RV Strain (ε) is an evolving technique for quantitation of RV function, and is not influenced by passive motion of the myocardium [25]. Strain analysis using 3, 4, and 7 segments all performed similarly for differentiation of patients with RV dysfunction, but at odds ratio analysis strain did not perform as well as RVFAC and 3DRVEF.

3DE

We found that the RVEF estimated via 3DE was highly statistically similar to the RVEF via CMR and that 3DE was predictive and valid (as determined using ROC curves). [Fig. 4, Fig. 5]. 3DE-RV was statistically similar to CMR RVEF in all groups. The normal 3DE-RVcut-off was found to be ≥ 50% which similar to previously published values.

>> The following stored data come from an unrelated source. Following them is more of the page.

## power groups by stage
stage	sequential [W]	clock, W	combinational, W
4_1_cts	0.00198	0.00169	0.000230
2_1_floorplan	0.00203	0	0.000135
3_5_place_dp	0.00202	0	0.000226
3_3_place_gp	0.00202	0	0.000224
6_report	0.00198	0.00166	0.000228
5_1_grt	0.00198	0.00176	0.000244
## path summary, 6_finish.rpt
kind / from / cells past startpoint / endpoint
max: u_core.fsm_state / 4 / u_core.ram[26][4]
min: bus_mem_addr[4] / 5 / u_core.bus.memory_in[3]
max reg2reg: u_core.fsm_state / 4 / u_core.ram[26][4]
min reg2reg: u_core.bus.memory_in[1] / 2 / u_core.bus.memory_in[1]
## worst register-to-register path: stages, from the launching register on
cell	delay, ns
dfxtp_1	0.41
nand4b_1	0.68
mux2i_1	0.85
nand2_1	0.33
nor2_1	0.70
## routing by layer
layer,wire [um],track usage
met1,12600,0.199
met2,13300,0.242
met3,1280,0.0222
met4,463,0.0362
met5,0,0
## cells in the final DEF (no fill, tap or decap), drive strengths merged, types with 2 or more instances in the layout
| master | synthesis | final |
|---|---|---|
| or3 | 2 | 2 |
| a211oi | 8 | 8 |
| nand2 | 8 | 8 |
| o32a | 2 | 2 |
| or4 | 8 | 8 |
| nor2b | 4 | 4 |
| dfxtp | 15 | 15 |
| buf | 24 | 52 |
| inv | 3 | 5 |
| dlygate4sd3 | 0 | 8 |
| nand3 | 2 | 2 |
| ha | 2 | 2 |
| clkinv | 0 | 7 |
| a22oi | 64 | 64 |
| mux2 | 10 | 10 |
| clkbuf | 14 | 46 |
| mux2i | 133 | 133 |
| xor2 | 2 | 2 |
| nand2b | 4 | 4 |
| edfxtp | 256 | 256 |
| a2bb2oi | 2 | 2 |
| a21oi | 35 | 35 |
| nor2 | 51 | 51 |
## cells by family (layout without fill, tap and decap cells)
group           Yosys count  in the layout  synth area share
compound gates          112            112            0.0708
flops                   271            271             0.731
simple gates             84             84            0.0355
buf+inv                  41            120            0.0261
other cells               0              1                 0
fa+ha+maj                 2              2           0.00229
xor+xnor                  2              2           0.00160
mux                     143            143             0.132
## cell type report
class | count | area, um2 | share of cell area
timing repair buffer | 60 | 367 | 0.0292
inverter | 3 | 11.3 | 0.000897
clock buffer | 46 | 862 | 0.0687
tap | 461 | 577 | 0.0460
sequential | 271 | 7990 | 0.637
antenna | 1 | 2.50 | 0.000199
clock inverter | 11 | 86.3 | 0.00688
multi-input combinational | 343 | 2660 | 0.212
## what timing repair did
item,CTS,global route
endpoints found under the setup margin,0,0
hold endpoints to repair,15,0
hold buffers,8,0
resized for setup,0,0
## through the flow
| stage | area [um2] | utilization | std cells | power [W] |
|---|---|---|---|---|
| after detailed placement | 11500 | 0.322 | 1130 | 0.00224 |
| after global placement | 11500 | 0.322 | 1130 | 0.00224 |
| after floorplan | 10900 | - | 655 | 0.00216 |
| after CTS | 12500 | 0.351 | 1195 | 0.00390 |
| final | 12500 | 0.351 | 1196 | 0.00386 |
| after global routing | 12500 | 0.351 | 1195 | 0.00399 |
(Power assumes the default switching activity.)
===== src/rtl/uart_pkg.sv =====
// Shared UART definitions: parity modes, receiver FSM encoding and baud divider helper.
package uart_pkg;

  localparam int PAR_NONE = 0;
  localparam int PAR_ODD  = 1;
  localparam int PAR_EVEN = 2;

  typedef enum logic [2:0] {
    ST_IDLE,
    ST_START,
    ST_DATA,
    ST_PARITY,
    ST_STOP
  } rx_state_t;

  // Rounded clocks-per-tick, never below 1.
  function automatic int baud_div(input int clk, input int baud, input int os);
    int d;
    d = (clk + (baud * os) / 2) / (baud * os);
    return (d < 1) ? 1 : d;
  endfunction

endpackage


===== src/rtl/uart_baud_tick.sv =====
// Oversampling tick generator: one-cycle pulse every DIV clocks, restartable.
module uart_baud_tick #(
  parameter int DIV = 10
) (
  input  logic clk,
  input  logic rst_n,
  input  logic clear,
  output logic tick
);

  localparam int W = (DIV > 1) ? $clog2(DIV) : 1;

  logic [W-1:0] cnt;

  always_ff @(posedge clk or negedge rst_n) begin
    if (!rst_n)                    cnt <= '0;
    else if (clear)                cnt <= '0;
    else if (cnt == W'(DIV - 1))   cnt <= '0;
    else                           cnt <= cnt + 1'b1;
  end

  assign tick = (cnt == W'(DIV - 1));

endmodule


===== src/rtl/uart_rx_os.sv =====
// Oversampling UART receiver with sync, false-start rejection, 3-sample majority
// vote per bit, optional parity and one-cycle valid/frame_err/parity_err pulses.
module uart_rx_os
  import uart_pkg::*;
#(
  parameter int CLK_FREQ   = 50_000_000,
  parameter int BAUD       = 115200,
  parameter int OVERSAMPLE = 16,
  parameter int DATA_WIDTH = 8,
  parameter int PARITY     = 0
) (
  input  logic                  clk,
  input  logic                  rst_n,
  input  logic                  rx,
  output logic [DATA_WIDTH-1:0] data_out,
  output logic                  valid,
  output logic                  frame_err,
  output logic                  parity_err,
  output logic                  busy
);

  localparam int DIV = baud_div(CLK_FREQ, BAUD, OVERSAMPLE);
  localparam int M   = OVERSAMPLE / 2;
  localparam int SW  = $clog2(OVERSAMPLE);
  localparam int BW  = $clog2(DATA_WIDTH + 1);

  logic                  rx_s1, rx_s2, rx_d;
  logic                  start_edge, clear, tick, vote, at_vote, at_end, done;
  logic [SW-1:0]         s;
  logic [BW-1:0]         bitcnt;
  logic [1:0]            smp;
  logic [DATA_WIDTH-1:0] shreg;
  logic                  par_bad;
  rx_state_t             state, state_nxt;

  always_ff @(posedge clk or negedge rst_n) begin
    if (!rst_n) begin
      rx_s1 <= 1'b1;
      rx_s2 <= 1'b1;
      rx_d  <= 1'b1;
    end else begin
      rx_s1 <= rx;
      rx_s2 <= rx_s1;
      rx_d  <= rx_s2;
    end
  end

  // Only a real 1->0 transition starts a frame, so a held break never retriggers.
  assign start_edge = rx_d & ~rx_s2;
  assign clear      = (state == ST_IDLE) && start_edge;

  uart_baud_tick #(.DIV(DIV)) u_tick (
    .clk   (clk),
    .rst_n (rst_n),
    .clear (clear),
    .tick  (tick)
  );

  // Third sample is the live synchronised line at s = M+1.
  assign vote    = (smp[0] & smp[1]) | (smp[0] & rx_s2) | (smp[1] & rx_s2);
  assign at_vote = tick && (s == SW'(M + 1));
  assign at_end  = tick && (s == SW'(OVERSAMPLE - 1));

  always_ff @(posedge clk or negedge rst_n) begin
    if (!rst_n) state <= ST_IDLE;
    else        state <= state_nxt;
  end

  always_comb begin
    state_nxt = state;
    case (state)
      ST_IDLE:   if (start_edge) state_nxt = ST_START;
      ST_START:  if (at_vote && vote) state_nxt = ST_IDLE;
                 else if (at_end)     state_nxt = ST_DATA;
      ST_DATA:   if (at_end && bitcnt == BW'(DATA_WIDTH - 1))
                   state_nxt = (PARITY != PAR_NONE) ? ST_PARITY : ST_STOP;
      ST_PARITY: if (at_end) state_nxt = ST_STOP;
      ST_STOP:   if (at_vote) state_nxt = ST_IDLE;
      default:   state_nxt = ST_IDLE;
    endcase
  end

  always_comb begin
    busy = (state != ST_IDLE);
    done = (state == ST_STOP) && at_vote;
  end

  always_ff @(posedge clk or negedge rst_n) begin
    if (!rst_n) begin
      s          <= '0;
      bitcnt     <= '0;
      smp        <= 2'b11;
      shreg      <= '0;
      par_bad    <= 1'b0;
      data_out   <= '0;
      valid      <= 1'b0;
      frame_err  <= 1'b0;
      parity_err <= 1'b0;
    end else begin
      valid      <= 1'b0;
      frame_err  <= 1'b0;
      parity_err <= 1'b0;
      if (clear) begin
        s       <= '0;
        bitcnt  <= '0;
        par_bad <= 1'b0;
      end else if (tick && busy) begin
        s <= (s == SW'(OVERSAMPLE - 1)) ? '0 : s + 1'b1;
        if (s == SW'(M - 1)) smp[0] <= rx_s2;
        if (s == SW'(M))     smp[1] <= rx_s2;
        if (state == ST_DATA && at_vote) shreg  <= {vote, shreg[DATA_WIDTH-1:1]};
        if (state == ST_DATA && at_end)  bitcnt <= bitcnt + 1'b1;
        // Odd mode wants the total XOR to be 1, even mode 0.
        if (state == ST_PARITY && at_vote)
          par_bad <= (^{shreg, vote}) ^ (PARITY == PAR_ODD);
      end
      if (done) begin
        if (!vote)        frame_err  <= 1'b1;
        else if (par_bad) parity_err <= 1'b1;
        else begin
          valid    <= 1'b1;
          data_out <= shreg;
        end
      end
    end
  end

endmodule
`src/rtl/matrix_pkg.sv`:
```
// Shared matrix BRAM slot layout: slot geometry and header word format used by
// the operation-selector scanner and the slot writer.
package matrix_pkg;

  localparam int BLOCK_SIZE = 1152;
  localparam int NUM_SLOTS  = 8;

  localparam int ROWS_MSB = 31;
  localparam int ROWS_LSB = 24;
  localparam int COLS_MSB = 23;
  localparam int COLS_LSB = 16;

  typedef struct packed {
    logic [ROWS_MSB-ROWS_LSB:0] rows;
    logic [COLS_MSB-COLS_LSB:0] cols;
    logic [COLS_LSB-1:0]        rsvd;
  } matrix_header_t;

  function automatic matrix_header_t make_header(input logic [7:0] r, input logic [7:0] c);
    matrix_header_t h;
    h.rows = r;
    h.cols = c;
    h.rsvd = '0;
    return h;
  endfunction

endpackage

```
`src/rtl/matrix_slot_writer.sv`:
```
// Streams one matrix into a BRAM slot: clears the header, writes elements
// row-major from word 1, then commits the header last.
module matrix_slot_writer #(
  parameter int BLOCK_SIZE = 1152,
  parameter int ADDR_WIDTH = 14,
  parameter int DATA_WIDTH = 32
) (
  input  logic                  clk,
  input  logic                  rst,
  input  logic                  start,
  input  logic [2:0]            slot_id,
  input  logic [7:0]            rows,
  input  logic [7:0]            cols,
  input  logic                  abort,
  input  logic [DATA_WIDTH-1:0] elem_data,
  input  logic                  elem_valid,
  output logic                  elem_ready,
  output logic                  bram_we,
  output logic [ADDR_WIDTH-1:0] bram_addr,
  output logic [DATA_WIDTH-1:0] bram_din,
  output logic                  busy,
  output logic                  done,
  output logic                  error,
  output logic [2:0]            state_dbg
);
  import matrix_pkg::*;

  typedef enum logic [2:0] {
    S_IDLE,
    S_INVALIDATE,
    S_STREAM,
    S_COMMIT,
    S_DONE
  } state_t;

  state_t                state;
  logic [7:0]            rows_q;
  logic [7:0]            cols_q;
  logic [ADDR_WIDTH-1:0] base_q;
  logic [15:0]           count_q;
  logic [15:0]           idx;
  logic                  err_flag;

  logic [15:0]           req_count;
  logic [ADDR_WIDTH-1:0] req_base;
  logic                  req_bad;
  matrix_header_t        hdr;

  always_comb begin
    req_count = 16'(rows) * 16'(cols);
    req_base  = ADDR_WIDTH'(slot_id) * ADDR_WIDTH'(BLOCK_SIZE);
    req_bad   = (rows == 8'd0) || (cols == 8'd0) || (req_count > 16'(BLOCK_SIZE - 1));
  end

  assign hdr       = make_header(rows_q, cols_q);
  assign state_dbg = state;

  // Element stream: a transfer happens on a cycle where elem_valid && elem_ready
  // are both high (and abort is low). The producer holds elem_data while valid
  // is high; ready depends only on the state register, never on valid.
  assign elem_ready = (state == S_STREAM);

  always_ff @(posedge clk or posedge rst) begin
    if (rst) begin
      state     <= S_IDLE;
      rows_q    <= '0;
      cols_q    <= '0;
      base_q    <= '0;
      count_q   <= '0;
      idx       <= '0;
      err_flag  <= 1'b0;
      bram_we   <= 1'b0;
      bram_addr <= '0;
      bram_din  <= '0;
      busy      <= 1'b0;
      done      <= 1'b0;
      error     <= 1'b0;
    end else begin
      bram_we <= 1'b0;
      done    <= 1'b0;
      error   <= 1'b0;
      case (state)
        S_IDLE: begin
          if (start) begin
            rows_q   <= rows;
            cols_q   <= cols;
            base_q   <= req_base;
            count_q  <= req_count;
            err_flag <= req_bad;
            busy     <= 1'b1;
            state    <= S_INVALIDATE;
          end
        end
        // Rejected requests pass through here without writing, which lines the
        // done/error pulse up one cycle after the DONE decision.
        S_INVALIDATE: begin
          if (err_flag) begin
            done  <= 1'b1;
            error <= 1'b1;
            state <= S_DONE;
          end else begin
            bram_we   <= 1'b1;
            bram_addr <= base_q;
            bram_din  <= '0;
            idx       <= '0;
            state     <= S_STREAM;
          end
        end
        S_STREAM: begin
          if (abort) begin
            err_flag <= 1'b1;
            done     <= 1'b1;
            error    <= 1'b1;
            state    <= S_DONE;
          end else if (elem_valid) begin
            bram_we   <= 1'b1;
            bram_addr <= base_q + ADDR_WIDTH'(idx) + ADDR_WIDTH'(1);
            bram_din  <= elem_data;
            idx       <= idx + 16'd1;
            if (idx == count_q - 16'd1) state <= S_COMMIT;
          end
        end
        S_COMMIT: begin
          bram_we   <= 1'b1;
          bram_addr <= base_q;
          bram_din  <= DATA_WIDTH'(hdr);
          done      <= 1'b1;
          error     <= err_flag;
          state     <= S_DONE;
        end
        S_DONE: begin
          err_flag <= 1'b0;
          busy     <= 1'b0;
          state    <= S_IDLE;
        end
        default: state <= S_IDLE;
      endcase
    end
  end

endmodule

```
**config.mk**
```make
export PLATFORM = sky130hd
export DESIGN_NAME = result_pager
export DESIGN_NICKNAME = d
export VERILOG_FILES = /design/src/rtl/result_pager_pkg.sv /design/src/rtl/btn_edge_det.sv /design/src/rtl/result_pager.sv
export SDC_FILE = /design/constraint.sdc
export NUM_CORES = 1
export LEC_CHECK = 0
export ABC_CLOCK_PERIOD_IN_PS = 3000
export CORE_UTILIZATION = 36
export DETAILED_ROUTE_END_ITERATION = 7
export PLACE_DENSITY = 0.74
export SLEW_MARGIN = 40
export SYNTH_ARGS = -nofsm -noshare
export SYNTH_HDL_FRONTEND = slang
export SYNTH_SLANG_ARGS = --single-unit
```
**constraint.sdc**
```tcl
create_clock -name clk -period 3 [get_ports clk]
set_input_delay 0.6 -clock clk [delete_from_list [all_inputs] [get_ports clk]]
set_output_delay 0.6 -clock clk [all_outputs]
set_load 0.01 [all_outputs]
```
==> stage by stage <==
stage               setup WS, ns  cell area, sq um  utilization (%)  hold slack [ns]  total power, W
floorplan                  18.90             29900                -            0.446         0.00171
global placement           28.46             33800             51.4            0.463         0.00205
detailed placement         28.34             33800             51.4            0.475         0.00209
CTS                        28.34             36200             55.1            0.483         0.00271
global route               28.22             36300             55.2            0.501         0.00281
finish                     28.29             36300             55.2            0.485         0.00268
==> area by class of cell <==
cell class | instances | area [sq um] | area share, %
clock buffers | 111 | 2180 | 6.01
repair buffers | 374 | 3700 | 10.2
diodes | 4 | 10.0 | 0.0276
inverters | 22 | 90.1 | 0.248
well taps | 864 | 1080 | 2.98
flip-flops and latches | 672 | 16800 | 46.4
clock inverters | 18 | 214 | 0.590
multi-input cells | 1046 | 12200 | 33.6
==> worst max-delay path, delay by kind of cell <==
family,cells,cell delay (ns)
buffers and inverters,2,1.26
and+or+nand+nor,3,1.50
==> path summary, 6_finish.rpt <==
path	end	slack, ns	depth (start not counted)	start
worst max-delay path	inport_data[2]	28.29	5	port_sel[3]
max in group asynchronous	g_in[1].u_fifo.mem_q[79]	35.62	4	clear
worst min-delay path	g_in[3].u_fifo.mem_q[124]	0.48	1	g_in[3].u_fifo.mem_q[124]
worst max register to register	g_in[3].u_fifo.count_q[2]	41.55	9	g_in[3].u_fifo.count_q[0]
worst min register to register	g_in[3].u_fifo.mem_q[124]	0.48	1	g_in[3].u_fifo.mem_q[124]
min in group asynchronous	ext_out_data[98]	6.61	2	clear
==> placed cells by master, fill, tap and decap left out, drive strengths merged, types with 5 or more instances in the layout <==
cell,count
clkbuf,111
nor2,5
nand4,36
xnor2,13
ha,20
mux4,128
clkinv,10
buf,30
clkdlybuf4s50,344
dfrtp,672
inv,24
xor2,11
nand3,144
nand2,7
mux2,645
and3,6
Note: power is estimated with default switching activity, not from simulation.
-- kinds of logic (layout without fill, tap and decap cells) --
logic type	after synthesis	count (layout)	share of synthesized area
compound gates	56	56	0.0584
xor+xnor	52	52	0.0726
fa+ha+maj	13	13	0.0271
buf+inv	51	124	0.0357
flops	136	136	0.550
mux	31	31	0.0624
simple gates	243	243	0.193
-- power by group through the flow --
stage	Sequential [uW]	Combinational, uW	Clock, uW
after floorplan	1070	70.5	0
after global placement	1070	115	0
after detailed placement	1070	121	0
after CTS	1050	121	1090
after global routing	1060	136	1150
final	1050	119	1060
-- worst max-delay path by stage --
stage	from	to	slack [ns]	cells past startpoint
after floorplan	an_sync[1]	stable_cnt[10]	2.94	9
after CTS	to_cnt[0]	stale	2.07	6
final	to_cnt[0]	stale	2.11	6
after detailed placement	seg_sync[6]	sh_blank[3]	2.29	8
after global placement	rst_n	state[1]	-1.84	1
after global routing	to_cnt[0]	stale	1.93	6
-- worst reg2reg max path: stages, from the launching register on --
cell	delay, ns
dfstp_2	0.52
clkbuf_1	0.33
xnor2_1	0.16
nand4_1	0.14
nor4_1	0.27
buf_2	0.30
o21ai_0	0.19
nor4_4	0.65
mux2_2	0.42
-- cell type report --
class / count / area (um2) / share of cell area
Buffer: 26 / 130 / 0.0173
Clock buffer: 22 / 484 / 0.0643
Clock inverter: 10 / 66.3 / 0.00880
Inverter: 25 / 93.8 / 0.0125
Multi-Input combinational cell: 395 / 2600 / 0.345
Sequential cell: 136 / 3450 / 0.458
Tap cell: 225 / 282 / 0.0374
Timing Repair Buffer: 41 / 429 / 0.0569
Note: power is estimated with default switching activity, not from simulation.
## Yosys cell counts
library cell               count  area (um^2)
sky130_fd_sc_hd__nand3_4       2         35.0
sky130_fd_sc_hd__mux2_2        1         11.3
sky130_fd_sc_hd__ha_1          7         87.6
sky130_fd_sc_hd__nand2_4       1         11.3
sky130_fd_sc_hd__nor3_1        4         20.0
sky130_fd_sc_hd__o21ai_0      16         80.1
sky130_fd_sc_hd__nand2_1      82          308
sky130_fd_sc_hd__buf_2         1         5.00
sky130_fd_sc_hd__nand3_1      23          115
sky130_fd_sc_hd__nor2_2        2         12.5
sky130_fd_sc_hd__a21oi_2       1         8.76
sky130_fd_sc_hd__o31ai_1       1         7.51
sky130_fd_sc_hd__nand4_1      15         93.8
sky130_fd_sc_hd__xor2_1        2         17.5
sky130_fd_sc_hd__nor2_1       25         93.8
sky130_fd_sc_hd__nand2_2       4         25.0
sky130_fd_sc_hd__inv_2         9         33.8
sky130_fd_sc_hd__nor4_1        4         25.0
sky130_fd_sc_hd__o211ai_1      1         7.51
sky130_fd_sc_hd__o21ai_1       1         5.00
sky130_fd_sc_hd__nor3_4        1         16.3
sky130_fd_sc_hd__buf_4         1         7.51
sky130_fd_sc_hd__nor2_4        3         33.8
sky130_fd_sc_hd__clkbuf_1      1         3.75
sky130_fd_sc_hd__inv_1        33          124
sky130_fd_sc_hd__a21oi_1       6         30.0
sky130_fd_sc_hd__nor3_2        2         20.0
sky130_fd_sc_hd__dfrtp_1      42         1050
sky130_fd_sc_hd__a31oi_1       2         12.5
<file path="src/rtl/lcd_frame_scheduler.sv">
// Sequences HD44780 power-up/init, then sweeps char index 0..31 across two rows per frame.
// Optional build macro MODE_CLEAR_EN: clear the panel before the first frame after a mode change.
module lcd_frame_scheduler #(
  parameter int PWR_WAIT  = 50000,
  parameter int E_HIGH    = 10,
  parameter int CMD_WAIT  = 2000,
  parameter int CLR_WAIT  = 80000,
  parameter int NUM_MODES = 4
) (
  input  logic       clk,
  input  logic       rst,
  input  logic       btn_mode,
  input  logic [7:0] char_m0,
  input  logic [7:0] char_m1,
  input  logic [7:0] char_m2,
  input  logic [7:0] char_m3,
  output logic [4:0] index,
  output logic [1:0] mode_sel,
  output logic       lcd_rs,
  output logic       lcd_rw,
  output logic       lcd_e,
  output logic [7:0] lcd_data,
  output logic       frame_done
);

  localparam int MAX_AB = (PWR_WAIT > CLR_WAIT) ? PWR_WAIT : CLR_WAIT;
  localparam int MAX_CD = (CMD_WAIT > E_HIGH) ? CMD_WAIT : E_HIGH;
  localparam int MAXW   = (MAX_AB > MAX_CD) ? MAX_AB : MAX_CD;
  localparam int CW     = $clog2(MAXW + 1);

  typedef enum logic [2:0] {S_PWR, S_INIT, S_ADDR, S_FETCH, S_WRITE, S_CLR} state_t;
  typedef enum logic [1:0] {P_SETUP, P_EH, P_WT} phase_t;

  state_t        state;
  phase_t        ph;
  logic [CW-1:0] cnt;
  logic [1:0]    init_idx;
  logic          pend;

  logic [7:0]    char_sel;
  logic [CW-1:0] wait_len;
  logic [1:0]    mode_next;
  logic          in_write, wr_done, apply;

  function automatic logic [7:0] init_cmd(input logic [1:0] i);
    case (i)
      2'd0:    init_cmd = 8'h38;
      2'd1:    init_cmd = 8'h0C;
      2'd2:    init_cmd = 8'h06;
      default: init_cmd = 8'h01;
    endcase
  endfunction

  always_comb begin
    case (mode_sel)
      2'd0:    char_sel = char_m0;
      2'd1:    char_sel = char_m1;
      2'd2:    char_sel = char_m2;
      default: char_sel = char_m3;
    endcase
  end

  // Only a clear command (rs=0, 0x01) earns the long wait; data byte 0x01 does not.
  assign wait_len  = (!lcd_rs && lcd_data == 8'h01) ? CW'(CLR_WAIT - 1) : CW'(CMD_WAIT - 1);
  assign mode_next = (mode_sel == 2'(NUM_MODES - 1)) ? 2'd0 : mode_sel + 2'd1;
  assign in_write  = (state == S_INIT) || (state == S_ADDR) || (state == S_WRITE) || (state == S_CLR);
  assign wr_done   = in_write && (ph == P_WT) && (cnt == '0);
  assign apply     = pend | btn_mode;
  assign lcd_rw    = 1'b0;

  always_ff @(posedge clk) begin
    if (!rst) begin
      state      <= S_PWR;
      ph         <= P_SETUP;
      cnt        <= '0;
      init_idx   <= '0;
      pend       <= 1'b0;
      index      <= '0;
      mode_sel   <= '0;
      lcd_rs     <= 1'b0;
      lcd_e      <= 1'b0;
      lcd_data   <= 8'h00;
      frame_done <= 1'b0;
    end else begin
      frame_done <= 1'b0;
      if (btn_mode) pend <= 1'b1;

      // Byte write primitive: setup -> E high -> E low wait; rs/data held throughout.
      if (in_write && !wr_done) begin
        case (ph)
          P_SETUP: begin
            lcd_e <= 1'b1;
            ph    <= P_EH;
            cnt   <= CW'(E_HIGH - 1);
          end
          P_EH: begin
            if (cnt == '0) begin
              lcd_e <= 1'b0;
              ph    <= P_WT;
              cnt   <= wait_len;
            end else begin
              cnt <= cnt - CW'(1);
            end
          end
          default: cnt <= cnt - CW'(1);
        endcase
      end

      case (state)
        S_PWR: begin
          if (cnt == CW'(PWR_WAIT - 1)) begin
            state    <= S_INIT;
            init_idx <= 2'd0;
            ph       <= P_SETUP;
            lcd_rs   <= 1'b0;
            lcd_data <= init_cmd(2'd0);
          end else begin
            cnt <= cnt + CW'(1);
          end
        end
        S_INIT: begin
          if (wr_done) begin
            ph     <= P_SETUP;
            lcd_rs <= 1'b0;
            if (init_idx == 2'd3) begin
              state    <= S_ADDR;
              lcd_data <= 8'h80;
            end else begin
              init_idx <= init_idx + 2'd1;
              lcd_data <= init_cmd(init_idx + 2'd1);
            end
          end
        end
        S_CLR: begin
          if (wr_done) begin
            state    <= S_ADDR;
            ph       <= P_SETUP;
            lcd_rs   <= 1'b0;
            lcd_data <= 8'h80;
          end
        end
        S_ADDR: begin
          if (wr_done) begin
            state <= S_FETCH;
            cnt   <= '0;
          end
        end
        S_FETCH: begin
          // Two cycles: index reaches the source register, then its output settles.
          if (cnt == CW'(1)) begin
            state    <= S_WRITE;
            ph       <= P_SETUP;
            lcd_rs   <= 1'b1;
            lcd_data <= char_sel;
          end else begin
            cnt <= cnt + CW'(1);
          end
        end
        S_WRITE: begin
          if (wr_done) begin
            if (index == 5'd15) begin
              index    <= 5'd16;
              state    <= S_ADDR;
              ph       <= P_SETUP;
              lcd_rs   <= 1'b0;
              lcd_data <= 8'hC0;
            end else if (index == 5'd31) begin
              frame_done <= 1'b1;
              index      <= 5'd0;
              ph         <= P_SETUP;
              lcd_rs     <= 1'b0;
              if (apply) begin
                mode_sel <= mode_next;
                pend     <= 1'b0;
              end
`ifdef MODE_CLEAR_EN
              if (apply) begin
                state    <= S_CLR;
                lcd_data <= 8'h01;
              end else begin
                state    <= S_ADDR;
                lcd_data <= 8'h80;
              end
`else
              state    <= S_ADDR;
              lcd_data <= 8'h80;
`endif
            end else begin
              index <= index + 5'd1;
              state <= S_FETCH;
              cnt   <= '0;
            end
          end
        end
        default: state <= S_PWR;
      endcase
    end
  end

endmodule

</file>
<file path="config.mk">
export PLATFORM = sky130hd
export DESIGN_NAME = api_rx_filter_flat
export DESIGN_NICKNAME = d
export VERILOG_FILES = /design/src/rtl/api_rx_filter_if.sv /design/src/rtl/api_rx_filter.sv /design/src/flat_wrapper.sv
export SDC_FILE = /design/constraint.sdc
export NUM_CORES = 1
export LEC_CHECK = 0
export ABC_AREA = 1
export BUFFER_PORTS_ARGS = -buffer_cell sky130_fd_sc_hd__buf_2
export CELL_PAD_IN_SITES_DETAIL_PLACEMENT = 1
export CELL_PAD_IN_SITES_GLOBAL_PLACEMENT = 1
export CORE_MARGIN = 5
export CORE_UTILIZATION = 51
export CTS_CLUSTER_DIAMETER = 50
export DETAILED_ROUTE_END_ITERATION = 8
export MAX_ROUTING_LAYER = met4
export PLACE_DENSITY_LB_ADDON = 0.08
export SKIP_CTS_REPAIR_TIMING = 1
export SLEW_MARGIN = 20
export SYNTH_ARGS = -nofsm -noshare
export SYNTH_HDL_FRONTEND = slang
export SYNTH_SLANG_ARGS = --single-unit
export TNS_END_PERCENT = 10
</file>
<file path="constraint.sdc">
create_clock -name clk -period 7.4 [get_ports clk]
set_input_delay 0 -clock clk [delete_from_list [all_inputs] [get_ports clk]]
set_output_delay 0 -clock clk [all_outputs]
set_load 0.005 [all_outputs]
</file>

However, the volumes calculated by CMR were statistically greater than those calculated by 3DE which correlates with previous studies [14], [15], [16]. Bland–Altman analysis of inter-observer reproducibility of 3D-RVEF. Combined Groups: Bland Altman analysis between indexed CMR Diastolic volume and indexed 3DE-RV Diastolic volume/BSA.

Limitations

Strain imaging was performed using commercially available speckle tracking software, but not on a dedicated right ventricular package. The study patients with right ventricular dysfunction were a heterogeneous cohort, largely consisting of adult congenital heart disease. However, this is the cohort in which RV quantitation by echo is clinically relevant.

Conclusion

We demonstrate that several echocardiographic measurements for RV function and RV volume produce results consistent with those obtained via CMR. Our data suggest that 3DE, RVFAC, TAPSE, RVMPI would be the most appropriate parameters to incorporate into routine echocardiographic examination for the quantitative evaluation of RV function. In particular, the present data identify that cutoff values for 3DE-RVEF of ≥ 50%, RVFAC of ≥ 36%, TAPSE of ≥ 1.5 cm and RVMPI of < 0.37 are indicative of normal RV systolic function.

Financial disclosure

Dr. Hamilton-Craig was supported by the Smart Futures Fellowship (DSITIA). The authors report no conflicts of interest.